You are looking at a very magnified scale at 50mV/div.

I suspect that what you are seeing is cross-talk between the two scope probes.
Remove CH2 probe or GND CH2 INPUT and see if you can trigger on CH1 alone.

I'm really intrigued by this theory. I hope the thread starter tries it and shares the results.

 

You are looking at a very magnified scale at 50mV/div.

I suspect that what you are seeing is cross-talk between the two scope probes.
Remove CH2 probe or GND CH2 INPUT and see if you can trigger on CH1 alone.

Hi!
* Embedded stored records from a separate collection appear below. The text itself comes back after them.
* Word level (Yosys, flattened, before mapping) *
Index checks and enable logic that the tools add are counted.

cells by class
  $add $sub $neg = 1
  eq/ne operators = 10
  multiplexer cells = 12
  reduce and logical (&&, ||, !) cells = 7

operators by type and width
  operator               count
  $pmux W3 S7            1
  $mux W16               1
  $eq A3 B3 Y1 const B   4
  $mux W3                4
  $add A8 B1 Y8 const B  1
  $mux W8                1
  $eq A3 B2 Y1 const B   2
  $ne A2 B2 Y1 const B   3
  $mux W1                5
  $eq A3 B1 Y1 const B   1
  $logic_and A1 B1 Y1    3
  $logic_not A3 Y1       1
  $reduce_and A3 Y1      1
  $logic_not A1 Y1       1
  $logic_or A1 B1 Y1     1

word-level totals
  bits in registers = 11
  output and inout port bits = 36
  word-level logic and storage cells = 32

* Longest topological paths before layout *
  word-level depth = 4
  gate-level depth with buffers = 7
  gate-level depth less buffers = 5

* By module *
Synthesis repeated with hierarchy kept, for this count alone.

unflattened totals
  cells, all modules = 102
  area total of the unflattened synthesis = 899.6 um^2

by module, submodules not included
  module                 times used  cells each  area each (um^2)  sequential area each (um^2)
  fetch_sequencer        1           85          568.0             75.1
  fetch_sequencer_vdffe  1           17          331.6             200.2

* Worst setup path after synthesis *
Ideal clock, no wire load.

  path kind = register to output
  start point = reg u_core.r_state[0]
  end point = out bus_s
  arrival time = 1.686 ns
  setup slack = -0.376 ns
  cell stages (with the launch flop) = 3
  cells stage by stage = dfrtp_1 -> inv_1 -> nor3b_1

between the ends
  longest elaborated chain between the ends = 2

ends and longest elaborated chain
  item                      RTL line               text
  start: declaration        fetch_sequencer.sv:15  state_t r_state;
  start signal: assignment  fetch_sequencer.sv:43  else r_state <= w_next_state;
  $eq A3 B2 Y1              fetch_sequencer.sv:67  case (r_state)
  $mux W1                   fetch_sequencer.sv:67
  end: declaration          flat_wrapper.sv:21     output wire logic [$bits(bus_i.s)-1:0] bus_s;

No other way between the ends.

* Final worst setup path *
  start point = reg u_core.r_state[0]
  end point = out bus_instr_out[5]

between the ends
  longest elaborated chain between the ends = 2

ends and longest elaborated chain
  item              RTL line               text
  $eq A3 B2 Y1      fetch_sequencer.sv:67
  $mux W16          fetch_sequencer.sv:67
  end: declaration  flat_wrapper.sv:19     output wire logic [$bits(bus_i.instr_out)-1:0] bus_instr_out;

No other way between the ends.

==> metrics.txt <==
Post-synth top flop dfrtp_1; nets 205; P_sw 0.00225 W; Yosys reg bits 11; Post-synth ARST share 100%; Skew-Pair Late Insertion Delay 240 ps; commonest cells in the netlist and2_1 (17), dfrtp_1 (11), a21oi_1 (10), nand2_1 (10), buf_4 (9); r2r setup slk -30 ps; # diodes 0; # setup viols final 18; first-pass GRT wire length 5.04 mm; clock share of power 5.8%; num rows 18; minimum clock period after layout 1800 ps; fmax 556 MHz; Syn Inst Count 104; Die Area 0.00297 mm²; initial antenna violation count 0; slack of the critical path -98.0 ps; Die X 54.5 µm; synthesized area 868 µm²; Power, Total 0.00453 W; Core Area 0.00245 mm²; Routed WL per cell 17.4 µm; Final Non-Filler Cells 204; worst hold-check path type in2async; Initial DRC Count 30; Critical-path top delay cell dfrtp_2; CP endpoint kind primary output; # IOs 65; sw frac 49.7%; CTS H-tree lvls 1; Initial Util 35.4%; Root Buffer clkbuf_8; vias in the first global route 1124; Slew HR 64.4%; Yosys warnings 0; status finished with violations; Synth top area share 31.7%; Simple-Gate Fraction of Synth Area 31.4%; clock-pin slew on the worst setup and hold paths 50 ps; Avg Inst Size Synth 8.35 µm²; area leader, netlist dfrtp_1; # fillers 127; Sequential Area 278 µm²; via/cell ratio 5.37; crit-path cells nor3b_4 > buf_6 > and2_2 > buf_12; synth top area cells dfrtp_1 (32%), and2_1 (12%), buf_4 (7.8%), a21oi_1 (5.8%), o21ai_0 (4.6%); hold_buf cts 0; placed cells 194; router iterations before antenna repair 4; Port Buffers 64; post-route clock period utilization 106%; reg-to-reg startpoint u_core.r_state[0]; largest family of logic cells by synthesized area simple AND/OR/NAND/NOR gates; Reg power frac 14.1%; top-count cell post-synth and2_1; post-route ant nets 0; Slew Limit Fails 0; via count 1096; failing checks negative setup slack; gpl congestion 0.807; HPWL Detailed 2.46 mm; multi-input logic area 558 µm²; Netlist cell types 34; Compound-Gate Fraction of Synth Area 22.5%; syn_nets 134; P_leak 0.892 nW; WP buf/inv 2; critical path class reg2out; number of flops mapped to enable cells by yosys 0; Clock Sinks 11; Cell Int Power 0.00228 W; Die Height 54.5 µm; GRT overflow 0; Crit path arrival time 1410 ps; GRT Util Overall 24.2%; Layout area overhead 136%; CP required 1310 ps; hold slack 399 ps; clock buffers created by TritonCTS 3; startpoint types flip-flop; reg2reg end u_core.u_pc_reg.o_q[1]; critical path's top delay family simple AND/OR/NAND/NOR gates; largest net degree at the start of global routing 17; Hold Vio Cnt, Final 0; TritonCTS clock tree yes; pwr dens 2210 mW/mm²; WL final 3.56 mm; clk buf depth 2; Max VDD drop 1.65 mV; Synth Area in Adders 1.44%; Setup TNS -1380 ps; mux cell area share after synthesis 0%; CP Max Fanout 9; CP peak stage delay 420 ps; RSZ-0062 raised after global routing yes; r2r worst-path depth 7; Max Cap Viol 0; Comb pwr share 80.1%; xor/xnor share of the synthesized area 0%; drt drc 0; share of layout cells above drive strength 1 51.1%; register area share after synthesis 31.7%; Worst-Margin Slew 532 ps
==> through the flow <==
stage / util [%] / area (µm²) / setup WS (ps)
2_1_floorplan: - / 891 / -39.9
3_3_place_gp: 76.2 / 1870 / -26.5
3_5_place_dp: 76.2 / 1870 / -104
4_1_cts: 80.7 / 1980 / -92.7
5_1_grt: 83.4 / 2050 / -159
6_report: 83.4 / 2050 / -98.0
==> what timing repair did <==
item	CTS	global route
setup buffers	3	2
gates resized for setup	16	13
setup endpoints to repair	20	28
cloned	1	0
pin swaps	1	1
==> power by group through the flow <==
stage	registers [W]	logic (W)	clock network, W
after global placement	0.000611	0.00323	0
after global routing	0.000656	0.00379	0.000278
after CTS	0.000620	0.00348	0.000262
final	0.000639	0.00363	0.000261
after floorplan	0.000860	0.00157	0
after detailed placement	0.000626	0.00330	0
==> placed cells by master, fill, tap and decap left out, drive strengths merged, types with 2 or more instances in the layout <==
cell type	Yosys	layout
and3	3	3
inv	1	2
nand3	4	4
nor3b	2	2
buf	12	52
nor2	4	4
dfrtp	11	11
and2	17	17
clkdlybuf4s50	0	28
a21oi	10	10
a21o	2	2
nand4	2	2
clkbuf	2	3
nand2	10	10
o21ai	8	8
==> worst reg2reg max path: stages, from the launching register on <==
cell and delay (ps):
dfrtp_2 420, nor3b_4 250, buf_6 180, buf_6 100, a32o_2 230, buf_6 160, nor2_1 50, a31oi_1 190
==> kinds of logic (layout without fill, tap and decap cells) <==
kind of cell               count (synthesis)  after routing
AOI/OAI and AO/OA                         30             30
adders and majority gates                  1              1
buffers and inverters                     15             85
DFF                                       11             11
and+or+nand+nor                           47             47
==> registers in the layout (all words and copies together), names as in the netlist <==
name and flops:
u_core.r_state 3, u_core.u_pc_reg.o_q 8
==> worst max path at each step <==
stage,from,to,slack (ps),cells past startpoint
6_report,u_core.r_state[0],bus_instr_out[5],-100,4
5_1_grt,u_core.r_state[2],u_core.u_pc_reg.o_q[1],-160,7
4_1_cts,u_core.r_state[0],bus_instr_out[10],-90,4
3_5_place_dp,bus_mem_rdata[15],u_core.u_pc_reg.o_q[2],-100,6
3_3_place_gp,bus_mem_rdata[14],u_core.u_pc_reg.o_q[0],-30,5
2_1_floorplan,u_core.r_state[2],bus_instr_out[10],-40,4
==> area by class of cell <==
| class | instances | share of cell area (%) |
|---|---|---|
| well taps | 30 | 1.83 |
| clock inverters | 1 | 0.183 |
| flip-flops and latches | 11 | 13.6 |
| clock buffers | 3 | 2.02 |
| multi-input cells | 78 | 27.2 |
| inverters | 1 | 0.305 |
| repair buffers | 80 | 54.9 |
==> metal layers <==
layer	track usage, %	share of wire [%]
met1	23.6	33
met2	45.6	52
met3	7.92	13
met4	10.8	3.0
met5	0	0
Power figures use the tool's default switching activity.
`config.mk`:
```
export PLATFORM = sky130hd
export DESIGN_NAME = multicycle_controller
export DESIGN_NICKNAME = d
export VERILOG_FILES = /design/src/rtl/multicycle_controller.sv
export SDC_FILE = /design/constraint.sdc
export NUM_CORES = 1
export LEC_CHECK = 0
export CORE_UTILIZATION = 35
export CTS_CLUSTER_SIZE = 24
export DETAILED_ROUTE_END_ITERATION = 7
export PLACE_DENSITY = 0.56
export SETUP_SLACK_MARGIN = 0.2
export SLEW_MARGIN = 25
export SYNTH_ARGS = -nofsm -noshare
export SYNTH_HDL_FRONTEND = slang
export SYNTH_SLANG_ARGS = --single-unit
```
`constraint.sdc`:
```
create_clock -name clk -period 3.55 [get_ports clk]
set_input_delay 0.8875 -clock clk [delete_from_list [all_inputs] [get_ports clk]]
set_output_delay 0.8875 -clock clk [all_outputs]
set_load 0.01 [all_outputs]
```
`src/rtl/multicycle_controller.sv`:
```
// rtl/multicycle_controller.sv - multi-cycle RV32I control FSM with memory handshake watchdog
module multicycle_controller #(
  parameter int MEM_TIMEOUT = 255,
  parameter int CNT_W       = 8
) (
  input  logic       clk,
  input  logic       rst_n,
  input  logic [6:0] opcode,
  input  logic       branch_taken,
  input  logic       mem_ready,
  output logic [2:0] imm_src,
  output logic [1:0] alu_src_a,
  output logic [1:0] alu_src_b,
  output logic [1:0] alu_op,
  output logic [1:0] result_src,
  output logic       adr_src,
  output logic       mem_req,
  output logic       mem_write,
  output logic       ir_write,
  output logic       pc_write,
  output logic       reg_write,
  output logic       retire,
  output logic       trap,
  output logic       trap_cause,
  output logic [3:0] state_dbg
);

  typedef enum logic [3:0] {
    S_RESET    = 4'd0,
    S_FETCH    = 4'd1,
    S_DECODE   = 4'd2,
    S_MEMADR   = 4'd3,
    S_MEMREAD  = 4'd4,
    S_MEMWB    = 4'd5,
    S_MEMWRITE = 4'd6,
    S_EXECR    = 4'd7,
    S_EXECI    = 4'd8,
    S_ALUWB    = 4'd9,
    S_BRANCH   = 4'd10,
    S_JAL      = 4'd11,
    S_UTYPE    = 4'd12,
    S_TRAP     = 4'd15
  } state_t;

  localparam logic [6:0] OP_LOAD   = 7'b0000011;
  localparam logic [6:0] OP_STORE  = 7'b0100011;
  localparam logic [6:0] OP_RTYPE  = 7'b0110011;
  localparam logic [6:0] OP_ITYPE  = 7'b0010011;
  localparam logic [6:0] OP_BRANCH = 7'b1100011;
  localparam logic [6:0] OP_JAL    = 7'b1101111;
  localparam logic [6:0] OP_LUI    = 7'b0110111;
  localparam logic [6:0] OP_AUIPC  = 7'b0010111;

  localparam logic [CNT_W-1:0] TIMEOUT = CNT_W'(MEM_TIMEOUT);

  // Static per-state controls; fetch/branch/mem_write flags gate the handshake-qualified strobes.
  typedef struct packed {
    logic [1:0] alu_src_a;
    logic [1:0] alu_src_b;
    logic [1:0] alu_op;
    logic [1:0] result_src;
    logic       adr_src;
    logic       mem_req;
    logic       mem_write;
    logic       reg_write;
    logic       pc_write;
    logic       retire;
    logic       fetch;
    logic       branch;
    logic       trap;
  } ctrl_t;

  state_t           state;
  state_t           state_n;
  ctrl_t            ctrl_q;
  logic [CNT_W-1:0] wait_cnt;
  logic             trap_cause_q;
  logic             trap_cause_n;
  logic             wait_expired;

  function automatic ctrl_t decode_ctrl(input state_t s, input logic op5);
    ctrl_t c;
    c = '0;
    case (s)
      S_FETCH: begin
        c.mem_req    = 1'b1;
        c.alu_src_b  = 2'b10;
        c.result_src = 2'b10;
        c.fetch      = 1'b1;
      end
      S_DECODE: begin
        c.alu_src_a = 2'b01;
        c.alu_src_b = 2'b01;
      end
      S_MEMADR: begin
        c.alu_src_a = 2'b10;
        c.alu_src_b = 2'b01;
      end
      S_MEMREAD: begin
        c.adr_src = 1'b1;
        c.mem_req = 1'b1;
      end
      S_MEMWB: begin
        c.result_src = 2'b01;
        c.reg_write  = 1'b1;
        c.retire     = 1'b1;
      end
      S_MEMWRITE: begin
        c.adr_src   = 1'b1;
        c.mem_req   = 1'b1;
        c.mem_write = 1'b1;
      end
      S_EXECR: begin
        c.alu_src_a = 2'b10;
        c.alu_op    = 2'b10;
      end
      S_EXECI: begin
        c.alu_src_a = 2'b10;
        c.alu_src_b = 2'b01;
        c.alu_op    = 2'b10;
      end
      S_ALUWB: begin
        c.reg_write = 1'b1;
        c.retire    = 1'b1;
      end
      S_BRANCH: begin
        c.alu_src_a = 2'b10;
        c.alu_op    = 2'b01;
        c.branch    = 1'b1;
        c.retire    = 1'b1;
      end
      S_JAL: begin
        c.alu_src_a = 2'b01;
        c.alu_src_b = 2'b10;
        c.pc_write  = 1'b1;
      end
      S_UTYPE: begin
        // lui adds to zero, auipc adds to the instruction's own PC
        c.alu_src_a = op5 ? 2'b11 : 2'b01;
        c.alu_src_b = 2'b01;
      end
      S_TRAP:  c.trap = 1'b1;
      default: c = '0;
    endcase
    return c;
  endfunction

  assign wait_expired = (wait_cnt == TIMEOUT);

  always_comb begin
    state_n      = state;
    trap_cause_n = trap_cause_q;
    case (state)
      S_RESET: state_n = S_FETCH;
      S_FETCH: begin
        if (mem_ready) begin
          state_n = S_DECODE;
        end else if (wait_expired) begin
          state_n      = S_TRAP;
          trap_cause_n = 1'b1;
        end
      end
      S_DECODE: begin
        case (opcode)
          OP_LOAD, OP_STORE: state_n = S_MEMADR;
          OP_RTYPE:          state_n = S_EXECR;
          OP_ITYPE:          state_n = S_EXECI;
          OP_BRANCH:         state_n = S_BRANCH;
          OP_JAL:            state_n = S_JAL;
          OP_LUI, OP_AUIPC:  state_n = S_UTYPE;
          default: begin
            state_n      = S_TRAP;
            trap_cause_n = 1'b0;
          end
        endcase
      end
      S_MEMADR: state_n = opcode[5] ? S_MEMWRITE : S_MEMREAD;
      S_MEMREAD: begin
        if (mem_ready) begin
          state_n = S_MEMWB;
        end else if (wait_expired) begin
          state_n      = S_TRAP;
          trap_cause_n = 1'b1;
        end
      end
      S_MEMWRITE: begin
        if (mem_ready) begin
          state_n = S_FETCH;
        end else if (wait_expired) begin
          state_n      = S_TRAP;
          trap_cause_n = 1'b1;
        end
      end
      S_MEMWB, S_ALUWB, S_BRANCH:       state_n = S_FETCH;
      S_EXECR, S_EXECI, S_JAL, S_UTYPE: state_n = S_ALUWB;
      S_TRAP:                           state_n = S_TRAP;
      default: begin
        state_n      = S_TRAP;
        trap_cause_n = 1'b0;
      end
    endcase
  end

  always_ff @(posedge clk or negedge rst_n) begin
    if (!rst_n) begin
      state        <= S_RESET;
      ctrl_q       <= '0;
      wait_cnt     <= '0;
      trap_cause_q <= 1'b0;
    end else begin
      state        <= state_n;
      ctrl_q       <= decode_ctrl(state_n, opcode[5]);
      trap_cause_q <= trap_cause_n;
      if (state_n != state) begin
        wait_cnt <= '0;
      end else if (ctrl_q.mem_req && !mem_ready && !wait_expired) begin
        wait_cnt <= wait_cnt + CNT_W'(1);
      end
    end
  end

  always_comb begin
    case (opcode)
      OP_LOAD, OP_ITYPE: imm_src = 3'b000;
      OP_STORE:          imm_src = 3'b001;
      OP_LUI, OP_AUIPC:  imm_src = 3'b010;
      OP_BRANCH:         imm_src = 3'b101;
      OP_JAL:            imm_src = 3'b110;
      default:           imm_src = 3'b000;
    endcase
  end

  assign alu_src_a  = ctrl_q.alu_src_a;
  assign alu_src_b  = ctrl_q.alu_src_b;
  assign alu_op     = ctrl_q.alu_op;
  assign result_src = ctrl_q.result_src;
  assign adr_src    = ctrl_q.adr_src;
  assign mem_req    = ctrl_q.mem_req;
  assign mem_write  = ctrl_q.mem_write;
  assign reg_write  = ctrl_q.reg_write;
  assign ir_write   = ctrl_q.fetch & mem_ready;
  assign pc_write   = ctrl_q.pc_write | (ctrl_q.fetch & mem_ready) | (ctrl_q.branch & branch_taken);
  assign retire     = ctrl_q.retire | (ctrl_q.mem_write & mem_ready);
  assign trap       = ctrl_q.trap;
  assign trap_cause = trap_cause_q;
  assign state_dbg  = state;

endmodule

```
File: config.mk
export PLATFORM = sky130hd
export DESIGN_NAME = rcc_rst_seq
export DESIGN_NICKNAME = d
export VERILOG_FILES = /design/src/rtl/rcc_rst_seq_pkg.sv /design/src/rtl/rcc_rst_seq_dom.sv /design/src/rtl/rcc_rst_seq.sv
export SDC_FILE = /design/constraint.sdc
export NUM_CORES = 1
export LEC_CHECK = 0
export ABC_AREA = 0
export CORE_MARGIN = 10
export CORE_UTILIZATION = 35
export DETAILED_ROUTE_END_ITERATION = 8
export PLACE_DENSITY = 0.62
export SYNTH_ARGS = -nofsm -noshare
export SYNTH_HDL_FRONTEND = slang
export SYNTH_SLANG_ARGS = --single-unit
File: constraint.sdc
create_clock -name clk -period 1.8 [get_ports clk]
set_clock_uncertainty 0.2 [all_clocks]
set_input_delay 0.27 -clock clk [delete_from_list [all_inputs] [get_ports clk]]
set_output_delay 0.27 -clock clk [all_outputs]
set_load 0.05 [all_outputs]
File: src/rtl/rcc_rst_seq_pkg.sv
// Shared definitions for the RCC reset/clock-enable sequencer: per-domain FSM
// state encoding and default duration/delay constants reused by the RCC top.
package rcc_rst_seq_pkg;

    typedef enum logic [2:0] {
        ST_ASSERT   = 3'd0,
        ST_WAIT_PAR = 3'd1,
        ST_RELEASE  = 3'd2,
        ST_RUN      = 3'd3,
        ST_GATE     = 3'd4
    } dom_state_e;

    localparam int unsigned DEF_RST_DUR = 10;
    localparam int unsigned DEF_CLK_DLY = 8;

endpackage

File: src/rtl/rcc_rst_seq_dom.sv
// Single-domain reset/clock-enable sequencer: one FSM plus a shared
// duration/delay counter. Outputs are registered from the next state.
module rcc_dom_seq
    import rcc_rst_seq_pkg::*;
#(
    parameter int unsigned CNT_W = 8
) (
    input  logic             clk,
    input  logic             rst,
    input  logic [CNT_W-1:0] dur,
    input  logic [CNT_W-1:0] dly,
    input  logic             chain_en,
    input  logic             par_ready,
    input  logic             req,
    output logic             rst_n,
    output logic             clk_en,
    output logic             ready
);

    dom_state_e       state_q, state_d;
    logic [CNT_W-1:0] cnt_q, cnt_d;
    logic [CNT_W-1:0] dur_term;
    logic [CNT_W-1:0] dly_term;
    logic             par_lost;

    // Zero durations behave as one cycle; >= compare keeps the counter from wrapping.
    assign dur_term = (dur == '0) ? '0 : dur - CNT_W'(1);
    assign dly_term = (dly == '0) ? '0 : dly - CNT_W'(1);
    assign par_lost = chain_en & ~par_ready;

    always_comb begin
        state_d = state_q;
        cnt_d   = cnt_q;
        case (state_q)
            ST_ASSERT: begin
                if (req) begin
                    cnt_d = '0;
                end else if (cnt_q >= dur_term) begin
                    cnt_d   = '0;
                    state_d = chain_en ? ST_WAIT_PAR : ST_RELEASE;
                end else begin
                    cnt_d = cnt_q + CNT_W'(1);
                end
            end
            ST_WAIT_PAR: begin
                cnt_d = '0;
                if (req) begin
                    state_d = ST_ASSERT;
                end else if (par_ready) begin
                    state_d = ST_RELEASE;
                end
            end
            ST_RELEASE: begin
                if (req || par_lost) begin
                    cnt_d   = '0;
                    state_d = ST_ASSERT;
                end else if (cnt_q >= dly_term) begin
                    cnt_d   = '0;
                    state_d = ST_RUN;
                end else begin
                    cnt_d = cnt_q + CNT_W'(1);
                end
            end
            ST_RUN: begin
                cnt_d = '0;
                // Clock is always gated for one cycle before reset re-asserts.
                if (req || par_lost) begin
                    state_d = ST_GATE;
                end
            end
            ST_GATE: begin
                cnt_d   = '0;
                state_d = ST_ASSERT;
            end
            default: begin
                cnt_d   = '0;
                state_d = ST_ASSERT;
            end
        endcase
    end

    always_ff @(posedge clk) begin
        if (rst) begin
            state_q <= ST_ASSERT;
            cnt_q   <= '0;
            rst_n   <= 1'b0;
            clk_en  <= 1'b0;
            ready   <= 1'b0;
        end else begin
            state_q <= state_d;
            cnt_q   <= cnt_d;
            rst_n   <= (state_d == ST_RELEASE) || (state_d == ST_RUN) || (state_d == ST_GATE);
            clk_en  <= (state_d == ST_RUN);
            ready   <= (state_d == ST_RUN);
        end
    end

endmodule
Sorry for the delay.

In the previous pictures I posted CH2 ( pink ) was directly connected to the oscilloscope waveform generator through a ( generic ) coaxial cable.
It appears that triggering CH1 ( yellow ) alone is impossible.

The best I could menage was to connect the External Trigger directly to the waveform generator ( the same thing I did before with CH2 ).
I couldn't find any schematic showing the internal connections for the External Trigger.

Here is the result ( 1.5V Square Wave 500Hz, CH1 AC coupled ):



So, this time the overshoot peak halved, from 40mV to 18mV.
( Do not compare with the first post because there the signal was 3V amplitude)

I hope this is what you suggested.

 

your driving a 1volt input pulse, with a few ns rise / fall times,

on the output you have a 50mV . 50 ns pulse.

So the input signal has a very high frequency compared to the op amp capabilities.

it would be educational to see if you slowed the input edge rate down, see if that affects the output 'pulse'

Hi! I tried what you suggested:

1.5V Square Wave @ 500Hz :: overshoot peaks at 40mV
1.5V Square Wave @ 50Hz :: overshoot peaks at 24mV
1.5V Square Wave @ 5Hz :: overshoot peaks at 20mV

As you slow down the square wave frequency the overshoot is less stable, but I think this is a good representation of what happens.

 

Hi everyone, here it is the setup:

View attachment 139586

> Input signal: 3V amplitude square wave, 500Hz frequency
> LM324N: voltage follower, 5V single-supply


I am trying to wrap my head around why the op-amp output signal seems to overshoot everytime the input signal rises.

View attachment 139588

The reason I am surprised about this behaviour is because the output of the low-pass filter ( op-amp non-inverting input ) appears to be "nice and flat".

View attachment 139587

( In the pictures both signals are sampled in AC mode. The yellow signal comes from the op-amp output / non-inverting input. The pink signal is the input signal offset in order to make the pictures clearer )

Hope someone can shed some light on this matter, thank you in advance!

Hello,

Op amps work on very teeny tiny input signals. The difference between 0.0001 and 0.0002 could make a difference on the output of as much as 10 volts before the feedback responds.. This means when you look at the non inverting input with the scope you need to use an AC coupling and amplify the signal much more. Look for a change that syncs with the output. Look for a signal as low as 10uv if you can on the non inverting input.

You can also try a 0.01uf to 0.1uf cap across the 10uf cap.
If the 10uf cap has inductance it could cause a problem like this. All caps have some inductance though and the bigger it is the worse the problem will be.

Just some possibilities.

 

It appears that triggering CH1 ( yellow ) alone is impossible.

That is why I strongly believe that what you are seeing is an artifact cause by cross-talk between the scope input channels.